Charles Sennott is the Founder and Editor-In-Chief of The GroundTruth Project, a non-profit news organization which serves as the home of Report for America and Report for the World. He is an award-winning correspondent, best-selling author and editor with 40 years of experience in international, national and local journalism. A leading social entrepreneur in new media, Sennott in 2009 became the co-founder of GlobalPost, an acclaimed international news website. He then went on to launch GroundTruth and served as its CEO and Editor-in-Chief from 2012 to 2022. In 2017, GroundTruth launched its local reporting initiative, Report for America, and in 2021 launched an international, sister program, Report for the World.
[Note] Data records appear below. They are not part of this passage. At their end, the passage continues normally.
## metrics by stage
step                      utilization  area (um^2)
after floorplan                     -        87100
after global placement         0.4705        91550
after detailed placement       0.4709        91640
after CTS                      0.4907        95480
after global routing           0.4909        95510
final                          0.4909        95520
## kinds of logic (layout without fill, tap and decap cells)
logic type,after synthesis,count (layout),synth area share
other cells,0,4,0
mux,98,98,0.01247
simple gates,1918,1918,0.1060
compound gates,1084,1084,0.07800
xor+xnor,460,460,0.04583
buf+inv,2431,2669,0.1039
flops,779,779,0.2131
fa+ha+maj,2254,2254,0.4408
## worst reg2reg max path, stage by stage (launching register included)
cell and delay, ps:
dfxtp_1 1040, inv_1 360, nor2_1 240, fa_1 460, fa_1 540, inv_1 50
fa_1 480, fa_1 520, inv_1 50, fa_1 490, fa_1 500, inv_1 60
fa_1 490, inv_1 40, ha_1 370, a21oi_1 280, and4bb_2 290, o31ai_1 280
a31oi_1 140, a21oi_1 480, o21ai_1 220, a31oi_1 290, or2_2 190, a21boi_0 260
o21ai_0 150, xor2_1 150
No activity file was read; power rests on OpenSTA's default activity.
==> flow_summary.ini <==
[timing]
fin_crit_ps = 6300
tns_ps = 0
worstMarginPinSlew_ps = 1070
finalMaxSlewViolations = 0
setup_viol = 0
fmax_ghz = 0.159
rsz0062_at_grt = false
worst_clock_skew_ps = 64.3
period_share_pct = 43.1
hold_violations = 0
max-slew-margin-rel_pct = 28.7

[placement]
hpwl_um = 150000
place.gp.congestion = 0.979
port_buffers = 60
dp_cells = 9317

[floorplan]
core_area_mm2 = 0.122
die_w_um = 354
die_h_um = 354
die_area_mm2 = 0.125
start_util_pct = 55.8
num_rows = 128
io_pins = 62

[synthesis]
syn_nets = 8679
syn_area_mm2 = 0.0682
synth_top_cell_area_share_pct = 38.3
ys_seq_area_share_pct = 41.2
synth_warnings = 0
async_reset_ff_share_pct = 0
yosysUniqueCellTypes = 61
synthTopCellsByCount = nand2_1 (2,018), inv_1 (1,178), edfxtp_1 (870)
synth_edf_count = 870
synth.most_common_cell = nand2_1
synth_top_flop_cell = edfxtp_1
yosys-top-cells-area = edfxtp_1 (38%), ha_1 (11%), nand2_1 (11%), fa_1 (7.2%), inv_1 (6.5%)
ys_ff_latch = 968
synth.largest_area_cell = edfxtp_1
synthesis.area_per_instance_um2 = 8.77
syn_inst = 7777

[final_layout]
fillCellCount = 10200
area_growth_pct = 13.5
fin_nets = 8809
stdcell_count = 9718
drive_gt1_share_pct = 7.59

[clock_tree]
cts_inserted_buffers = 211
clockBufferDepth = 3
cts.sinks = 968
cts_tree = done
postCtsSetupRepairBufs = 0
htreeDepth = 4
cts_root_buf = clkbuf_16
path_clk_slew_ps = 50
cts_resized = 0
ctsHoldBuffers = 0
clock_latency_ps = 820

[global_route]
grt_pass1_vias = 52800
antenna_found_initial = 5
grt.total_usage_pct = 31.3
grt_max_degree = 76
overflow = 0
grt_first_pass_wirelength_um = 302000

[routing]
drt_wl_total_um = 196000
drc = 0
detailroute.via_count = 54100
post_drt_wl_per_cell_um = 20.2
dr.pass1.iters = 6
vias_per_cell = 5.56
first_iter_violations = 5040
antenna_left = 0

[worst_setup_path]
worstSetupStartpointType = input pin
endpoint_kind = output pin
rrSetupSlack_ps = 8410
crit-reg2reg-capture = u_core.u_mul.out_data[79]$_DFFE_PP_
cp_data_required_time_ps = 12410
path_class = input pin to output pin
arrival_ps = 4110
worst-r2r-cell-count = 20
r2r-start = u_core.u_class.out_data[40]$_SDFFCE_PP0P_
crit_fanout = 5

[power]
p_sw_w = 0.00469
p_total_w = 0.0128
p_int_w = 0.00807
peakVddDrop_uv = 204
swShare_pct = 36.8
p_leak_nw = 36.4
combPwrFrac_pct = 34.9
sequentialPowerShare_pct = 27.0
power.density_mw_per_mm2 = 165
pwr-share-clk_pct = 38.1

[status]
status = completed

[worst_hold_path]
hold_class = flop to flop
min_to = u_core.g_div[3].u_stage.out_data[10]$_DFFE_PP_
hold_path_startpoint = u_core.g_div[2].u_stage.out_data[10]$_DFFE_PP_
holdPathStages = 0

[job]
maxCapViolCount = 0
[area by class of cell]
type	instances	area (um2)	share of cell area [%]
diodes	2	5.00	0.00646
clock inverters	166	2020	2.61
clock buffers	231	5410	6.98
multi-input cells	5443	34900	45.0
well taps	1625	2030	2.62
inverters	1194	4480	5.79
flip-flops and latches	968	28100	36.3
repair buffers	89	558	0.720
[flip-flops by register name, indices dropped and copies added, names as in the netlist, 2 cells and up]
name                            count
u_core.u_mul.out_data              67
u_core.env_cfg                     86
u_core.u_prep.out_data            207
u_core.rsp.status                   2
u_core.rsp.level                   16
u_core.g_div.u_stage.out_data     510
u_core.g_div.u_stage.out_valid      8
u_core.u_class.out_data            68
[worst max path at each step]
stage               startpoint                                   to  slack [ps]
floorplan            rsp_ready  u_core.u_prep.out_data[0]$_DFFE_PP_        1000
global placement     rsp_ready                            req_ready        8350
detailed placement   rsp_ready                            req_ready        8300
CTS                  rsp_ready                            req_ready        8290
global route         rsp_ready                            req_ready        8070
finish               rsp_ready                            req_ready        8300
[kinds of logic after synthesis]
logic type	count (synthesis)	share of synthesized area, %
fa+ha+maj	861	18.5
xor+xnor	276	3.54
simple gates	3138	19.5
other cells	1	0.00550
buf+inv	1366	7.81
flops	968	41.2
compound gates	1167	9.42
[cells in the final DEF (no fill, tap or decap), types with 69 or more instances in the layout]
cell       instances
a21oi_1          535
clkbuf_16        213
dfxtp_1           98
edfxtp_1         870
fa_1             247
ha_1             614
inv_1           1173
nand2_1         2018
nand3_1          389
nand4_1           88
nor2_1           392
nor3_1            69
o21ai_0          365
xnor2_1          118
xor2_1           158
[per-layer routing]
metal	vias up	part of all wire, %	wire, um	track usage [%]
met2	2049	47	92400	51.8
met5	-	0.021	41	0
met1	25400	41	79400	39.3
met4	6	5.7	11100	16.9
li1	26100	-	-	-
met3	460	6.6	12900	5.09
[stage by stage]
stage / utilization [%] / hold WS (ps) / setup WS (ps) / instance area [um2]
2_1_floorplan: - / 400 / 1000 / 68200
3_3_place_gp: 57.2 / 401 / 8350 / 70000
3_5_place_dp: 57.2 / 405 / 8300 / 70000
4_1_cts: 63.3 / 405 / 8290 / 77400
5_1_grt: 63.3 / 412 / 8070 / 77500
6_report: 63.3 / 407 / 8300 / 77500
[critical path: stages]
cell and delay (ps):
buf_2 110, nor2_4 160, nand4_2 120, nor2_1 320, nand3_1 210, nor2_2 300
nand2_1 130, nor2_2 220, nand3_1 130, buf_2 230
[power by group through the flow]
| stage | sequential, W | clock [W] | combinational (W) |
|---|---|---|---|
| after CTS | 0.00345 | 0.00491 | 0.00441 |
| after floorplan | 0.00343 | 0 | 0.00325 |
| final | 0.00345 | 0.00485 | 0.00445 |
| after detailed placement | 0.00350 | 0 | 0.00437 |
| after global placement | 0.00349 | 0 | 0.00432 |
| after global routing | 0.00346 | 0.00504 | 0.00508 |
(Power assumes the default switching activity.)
--- config.mk ---
export PLATFORM = sky130hd
export DESIGN_NAME = ubpf_ctrl
export DESIGN_NICKNAME = d
export VERILOG_FILES = /design/src/hw/rtl/ubpf_pkg.sv /design/src/hw/rtl/ubpf_ctrl.sv
export SDC_FILE = /design/constraint.sdc
export NUM_CORES = 1
export LEC_CHECK = 0
export BUFFER_PORTS_ARGS = -buffer_cell sky130_fd_sc_hd__buf_2
export CAP_MARGIN = 40
export CORE_AREA = 2 2 39 41
export CTS_CLUSTER_SIZE = 40
export DETAILED_ROUTE_END_ITERATION = 8
export DIE_AREA = 0 0 41 43
export MAX_ROUTING_LAYER = met4
export PLACE_DENSITY = 0.31
export SLEW_MARGIN = 40
export SYNTH_ARGS = -nofsm -noshare
export SYNTH_HDL_FRONTEND = slang
export SYNTH_SLANG_ARGS = --single-unit
--- constraint.sdc ---
create_clock -name clk -period 1.02 [get_ports clk]
set_input_delay 0.051 -clock clk [delete_from_list [all_inputs] [get_ports clk]]
set_output_delay 0.051 -clock clk [all_outputs]
set_load 0.05 [all_outputs]
--- src/hw/rtl/ubpf_pkg.sv ---
// Shared types and constants for the owner-id blocklist packet filter.
// No dependencies; every other RTL file of the block imports this package.
package ubpf_pkg;

  localparam int BUCKET_BITS_DEF = 8;
  localparam int WAYS_DEF        = 4;

  localparam int ID_W        = 32;
  localparam int REQ_W       = 2;
  localparam int STATUS_W    = 3;
  localparam int OCC_W       = 11;
  localparam int CFG_IDX_W   = 1;
  localparam int CFG_DATA_W  = 32;

  localparam logic [ID_W-1:0] HASH_MUL     = 32'h61C8_8647;
  localparam logic [ID_W-1:0] MIN_ID_RESET = 32'd10000;

  // register indexes
  localparam logic [CFG_IDX_W-1:0] CFG_FILTER_ENABLE = 1'b0;
  localparam logic [CFG_IDX_W-1:0] CFG_MIN_BLOCKED   = 1'b1;

  // request codes
  localparam logic [REQ_W-1:0] REQ_CHECK  = 2'd0;
  localparam logic [REQ_W-1:0] REQ_ADD    = 2'd1;
  localparam logic [REQ_W-1:0] REQ_REMOVE = 2'd2;
  localparam logic [REQ_W-1:0] REQ_CLEAR  = 2'd3;

  // result status codes
  localparam logic [STATUS_W-1:0] STS_ACCEPT   = 3'd0;
  localparam logic [STATUS_W-1:0] STS_DROP     = 3'd1;
  localparam logic [STATUS_W-1:0] STS_ADDED    = 3'd2;
  localparam logic [STATUS_W-1:0] STS_PRESENT  = 3'd3;
  localparam logic [STATUS_W-1:0] STS_FULL     = 3'd4;
  localparam logic [STATUS_W-1:0] STS_REMOVED  = 3'd5;
  localparam logic [STATUS_W-1:0] STS_NOTFOUND = 3'd6;
  localparam logic [STATUS_W-1:0] STS_CLEARED  = 3'd7;

  typedef enum logic [1:0] {
    ST_SWEEP,
    ST_IDLE,
    ST_LOOKUP,
    ST_DECIDE
  } ctrl_state_t;

  typedef struct packed {
    logic accept;   // capture request fields and bucket
    logic lookup;   // read the bucket row
    logic decide;   // resolve, write back, load result
    logic sweep;    // zero one valid row
  } dp_cmd_t;

  typedef struct packed {
    logic sweep_last;
    logic res_busy;
    logic req_clear;
  } dp_status_t;

endpackage

--- src/hw/rtl/ubpf_ctrl.sv ---
// Sequencer for the filter: reset sweep, lookup, decide and clear sweep.
// Depends on ubpf_pkg for the state, command and status types.
module ubpf_ctrl
  import ubpf_pkg::*;
(
  input  logic       clk,
  input  logic       rst,
  input  logic       req_valid,
  output logic       req_ready,
  input  dp_status_t status,
  output dp_cmd_t    cmd
);

  ctrl_state_t state;
  ctrl_state_t state_next;
  logic        sweep_for_clear;

  always_ff @(posedge clk) begin
    if (rst) begin
      state           <= ST_SWEEP;
      sweep_for_clear <= 1'b0;
    end else begin
      state <= state_next;
      if (state == ST_LOOKUP && status.req_clear) begin
        sweep_for_clear <= 1'b1;
      end else if (state == ST_DECIDE) begin
        sweep_for_clear <= 1'b0;
      end
    end
  end

  always_comb begin
    state_next = state;
    case (state)
      ST_SWEEP: begin
        if (status.sweep_last) begin
          state_next = sweep_for_clear ? ST_DECIDE : ST_IDLE;
        end
      end
      ST_IDLE: begin
        if (req_valid) begin
          state_next = ST_LOOKUP;
        end
      end
      ST_LOOKUP: begin
        state_next = status.req_clear ? ST_SWEEP : ST_DECIDE;
      end
      ST_DECIDE: begin
        if (!status.res_busy) begin
          state_next = ST_IDLE;
        end
      end
      default: state_next = ST_SWEEP;
    endcase
  end

  always_comb begin
    req_ready  = (state == ST_IDLE);
    cmd.accept = (state == ST_IDLE) && req_valid;
    cmd.lookup = (state == ST_LOOKUP);
    cmd.decide = (state == ST_DECIDE) && !status.res_busy;
    cmd.sweep  = (state == ST_SWEEP);
  end

endmodule

# Yosys cells after proc, flatten, opt, wreduce, memory -nomap -nowiden
# Cells that the tools add are included.
# W data, S select, Z words.
[word_totals]
regBits = 3
output_inout_bits = 5
elab_cells = 23
[op_classes]
eq_ne = 6
n_mux = 8
n_reduce_logical = 7
[ops]
columns = ["op", "n"]
rows = [
  ["$mux W2", 5],
  ["$pmux W2 S4", 1],
  ["$ne A2 B2 Y1 const B", 3],
  ["$eq A2 B2 Y1 const B", 2],
  ["$logic_and A1 B1 Y1", 3],
  ["$reduce_and A3 Y1", 1],
  ["$eq A2 B1 Y1 const B", 1],
  ["$logic_not A2 Y1", 1],
  ["$mux W1", 2],
  ["$reduce_bool A2 Y1", 1],
  ["$logic_not A1 Y1", 1],
]

# Longest topological paths before layout
[depth]
ltp_word = 3
depth_mapped = 4
mapped_depth_nobuf = 3

# Worst setup path after synthesis
# Ideal clock, no wire load.
[synth_timing]
kind = "register -> output"
startpoint = "reg state[0]"
endpoint = "out cmd[3] (netlist name)"
t_arrival_ns = 1.446
t_required_ns = 0.969
path_slack_ns = -0.477
path_stages_with_launch = 5
n_path_buf = 1
cell_sequence = "dfxtp_1 > buf_6 > clkinv_2 > nor2_2 > and2_1"
[synth_lines]
columns = ["element", "line_no", "source"]
rows = [
  ["from (decl)", "ubpf_ctrl.sv:14", "ctrl_state_t state;"],
  ["from (signal assigned)", "ubpf_ctrl.sv:23", "state <= state_next;"],
  ["to (decl)", "ubpf_ctrl.sv:11", "output dp_cmd_t cmd"],
]

==> results.py <==
metrics = {
    "sta": {
        "setup_violations": 3,
        "relSlewSlack": 0.8364,
        "worst_pin_slew_ns": 0.2471,
        "fin_ws_ns": -0.03787,
        "rsz0062_at_grt": "true",
        "drv_slew": 0,
        "skew_ns": 0.006928,
        "finalCritPeriodShare": 1.037,
        "finalCriticalPeriod_ns": 1.058,
        "tns_ns": -0.09142,
        "final-hold-violation-count": 0,
        "holdWs_ns": 0.08098,
        "fmax_mhz": 945.3,
    },
    "cts": {
        "cts_tree": "built",
        "cts_made_buffers": 3,
        "clockRootBuffer": "clkbuf_4",
        "clk_latency_ns": 0.23,
        "cts_buffer_depth": 2,
        "path_clk_slew_ns": 0.04,
        "h-tree-depth": 1,
        "clock-sinks": 3,
    },
    "cells_and_area": {
        "final_cell_mix": "buf_2 (6), a21oi_1 (4)",
        "nets": 47,
        "post_route_cells_drive_above_1_share": 0.7000,
        "mostFrequentLayoutCell": "buf_2",
        "syn2layout_area_growth_pct": 88.20,
        "diodes": 0,
    },
    "pwr": {
        "max-vdd-ir-drop_uv": 475.7,
        "leakagePower_uw": 0.0001639,
        "powerDensity_mw_per_mm2": 1588,
        "finalPower_uw": 602.1,
    },
    "global_routing": {
        "first_global_vias": 210,
        "grt_pass1_wl_um": 786,
        "gr-total-overflow": 0,
        "antenna_found_initial": 0,
        "grt_max_degree": 7,
        "track_usage": 0.07077,
    },
    "yosys": {
        "yosys_register_bits": 3,
        "netlist_instances": 23,
        "syn_nets": 29,
        "synth_area_per_cell_sq_um": 8.758,
        "yosys_warnings": 0,
        "yosysSeqAreaShare": 0.2981,
        "syn_area_sq_um": 201.4,
        "ys_types": 14,
    },
    "die": {
        "die_area_sq_mm": 0.001763,
        "fp.dieW_um": 41,
        "core_sq_mm": 0.001384,
        "die_height_um": 43,
        "initial_utilization": 0.1456,
        "io_pins": 11,
        "rows": 14,
    },
    "drt": {
        "drc_errors": 0,
        "drt-total-wl_um": 542,
        "avgRoutedWirePerCell_um": 9.679,
        "ant_nets": 0,
        "firstDrtPassIters": 2,
        "via_per_inst": 3.982,
        "num_vias": 223,
        "drtIter0Drc": 2,
    },
    "setup_path": {
        "cp-start-kind": "flip-flop",
        "path_cells": "clkinv_2 -> nor2_4 -> and2_4 -> buf_8",
        "worst_path_largest_cell_delay_ns": 0.33,
        "path_buf_inv": 2,
        "crit_path_top_delay_cell": "dfxtp_2",
        "critical_path.top_delay_family": "flip-flops",
        "critPathArrivalTime_ns": 1.01,
        "crit_type": "flip-flop to output port",
        "cp_max_fo": 2,
        "cp.required_ns": 0.97,
        "worst_setup_path_end_kind": "output port",
    },
    "run": {
        "drv_cap": 0,
    },
    "worst_hold_path": {
        "min_path_type": "input port to flip-flop",
    },
    "placement": {
        "gp_congestion": 0.6391,
        "place_ws_ns": 0.04289,
        "portBuffers": 10,
        "dpl.hpwl_um": 359.8,
    },
    "status": {
        "run_status": "finished, violations left",
        "violations": "negative setup slack",
    },
}
==> Yosys cell counts, drive strengths merged <==
master,number,share of area
clkinv,1,0.025
buf,2,0.11
a21oi,5,0.14
a221oi,1,0.075
nor2b,1,0.068
nor2,5,0.11
and2,1,0.031
a211oi,1,0.037
nand3,1,0.050
nand2,1,0.019
dfxtp,3,0.30
o21a,1,0.037
==> flip-flops by register name, summed over array words and instances, names as in the netlist <==
name             cells
state                2
sweep_for_clear      1
==> repair_timing <==
| action | in CTS | in global routing |
|---|---|---|
| buffers inserted | 3 | 0 |
| pin swaps | 0 | 2 |
| gates resized for setup | 11 | 5 |
| hold buffers | 1 | 0 |
| endpoints found under the hold margin | 1 | 0 |
| endpoints found under the setup margin | 5 | 7 |
==> final cells by class <==
| cell class | instances | area [sq um] |
|---|---|---|
| clock buffer | 4 | 26.28 |
| multi-input combinational | 17 | 136.4 |
| tap | 16 | 20.02 |
| timing repair buffer | 15 | 126.4 |
| inverter | 1 | 5.005 |
| sequential | 3 | 65.06 |
| fill | 157 | 1005 |
==> where the power goes <==
part | total (uW) | internal (uW) | switching [uW]
Clock | 210 | 147 | 63.7
Combinational | 245 | 103 | 142
Sequential | 147 | 131 | 15.8
Total | 602 | 381 | 222
==> metal layers <==
metal  up-vias  GRT usage  routed length (um)
li1        114          -                   -
met1        99    0.08917                 219
met2         8    0.08125                 269
met3         2    0.01571                  50
met4         0    0.08000                   4
met5         -          -                   0
==> worst min-delay path, stage by stage <==
cell,delay (ns)
buf_2,0.11
nand3_2,0.07
a221oi_2,0.05
==> per-stage QoR <==
| stage | area, sq um | util | std cells |
|---|---|---|---|
| CTS | 359.1 | 0.2595 | 56 |
| floorplan | 212.7 | - | 23 |
| global route | 379.1 | 0.2740 | 56 |
| detailed placement | 267.8 | 0.1935 | 48 |
| global placement | 267.8 | 0.1935 | 48 |
| finish | 379.1 | 0.2740 | 56 |
==> path summary, 6_finish.rpt <==
| kind | start | endpoint | slack, ns | cells after the start |
|---|---|---|---|---|
| worst min register to register | sweep_for_clear | state[1] | 0.47 | 2 |
| worst min-delay path | status[2] | state[1] | 0.08 | 3 |
| worst max register to register | state[0] | state[1] | 0.02 | 4 |
| worst max-delay path | state[0] | cmd[3] | -0.04 | 4 |
==> kinds of logic after synthesis <==
group / synth area share
AOI/OAI and AO/OA: 0.2919
buffers and inverters: 0.1366
and+or+nand+nor: 0.2733
DFF: 0.2981
Note: power is estimated with default switching activity, not from simulation.
**config.mk**
```make
export PLATFORM = sky130hd
export DESIGN_NAME = counting_semaphore_wait_queue
export DESIGN_NICKNAME = d
export VERILOG_FILES = /design/src/hw/rtl/csq_pkg.sv /design/src/hw/rtl/csq_cell.sv /design/src/hw/rtl/counting_semaphore_wait_queue.sv
export SDC_FILE = /design/constraint.sdc
export NUM_CORES = 1
export LEC_CHECK = 0
export ABC_CLOCK_PERIOD_IN_PS = 10250
export BUFFER_PORTS_ARGS = -buffer_cell sky130_fd_sc_hd__buf_2
export CORE_AREA = 2 2 204 206
export DETAILED_ROUTE_END_ITERATION = 7
export DIE_AREA = 0 0 206 208
export PLACE_DENSITY = 0.68
export SLEW_MARGIN = 20
export SYNTH_ARGS = -nofsm -noshare
export SYNTH_HDL_FRONTEND = slang
export SYNTH_SLANG_ARGS = --single-unit
```
**constraint.sdc**
```tcl
create_clock -name clock -period 10.25 [get_ports clock]
set_clock_uncertainty 0.2 [all_clocks]
set_input_delay 1.025 -clock clock [delete_from_list [all_inputs] [get_ports clock]]
set_output_delay 1.025 -clock clock [all_outputs]
set_load 0.01 [all_outputs]
```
Throughout his career in journalism, Sennott has done distinguished, award-winning service as a journalist in the field. He has reported on the front lines of wars and insurgencies in at least 20 countries, including the post 9/11 conflicts in Afghanistan and Iraq, the 2011 Arab Spring, the Israeli-Palestinian conflict and the war in Ukraine. Sennott began his career in local news covering cops, courts and municipal government and his deep experience in global and local reporting led him to dedicate himself to supporting and training the next generation of journalists to serve communities through on-the-ground reporting in under-covered corners of the world. This year Sennott received the World Press Freedom Award from the James W. Foley Legacy Foundation at the National Press Club in Washington D.C. on May 1, marking World Press Freedom Day.

Sennott began his career in local news in Western New England and New Jersey and worked for many years as a reporter at the New York Daily News where he covered the first World Trade Center bombing in 1993 and began following the story of nascent Al Qaeda. He was then hired by the Boston Globe, where he became Bureau Chief for the Middle East and Europe, and a leader of the paper’s international coverage from 1997 to 2005. Sennott was among the first reporters on the ground in Afghanistan following the September 11th attack on America. Sennott has also served as a correspondent for PBS FRONTLINE and the PBS NewsHour. He has contributed news analysis to the BBC, CNN, NPR, MSNBC and others. He holds an M.S. from Columbia University’s Graduate School of Journalism and was a Nieman Fellow at Harvard University. Sennott is currently a Visiting Scholar at Boston College. He and his wife Julie have four boys and live in Massachusetts between Cambridge and Martha’s Vineyard, where he serves as the publisher of the weekly Martha’s Vineyard Times.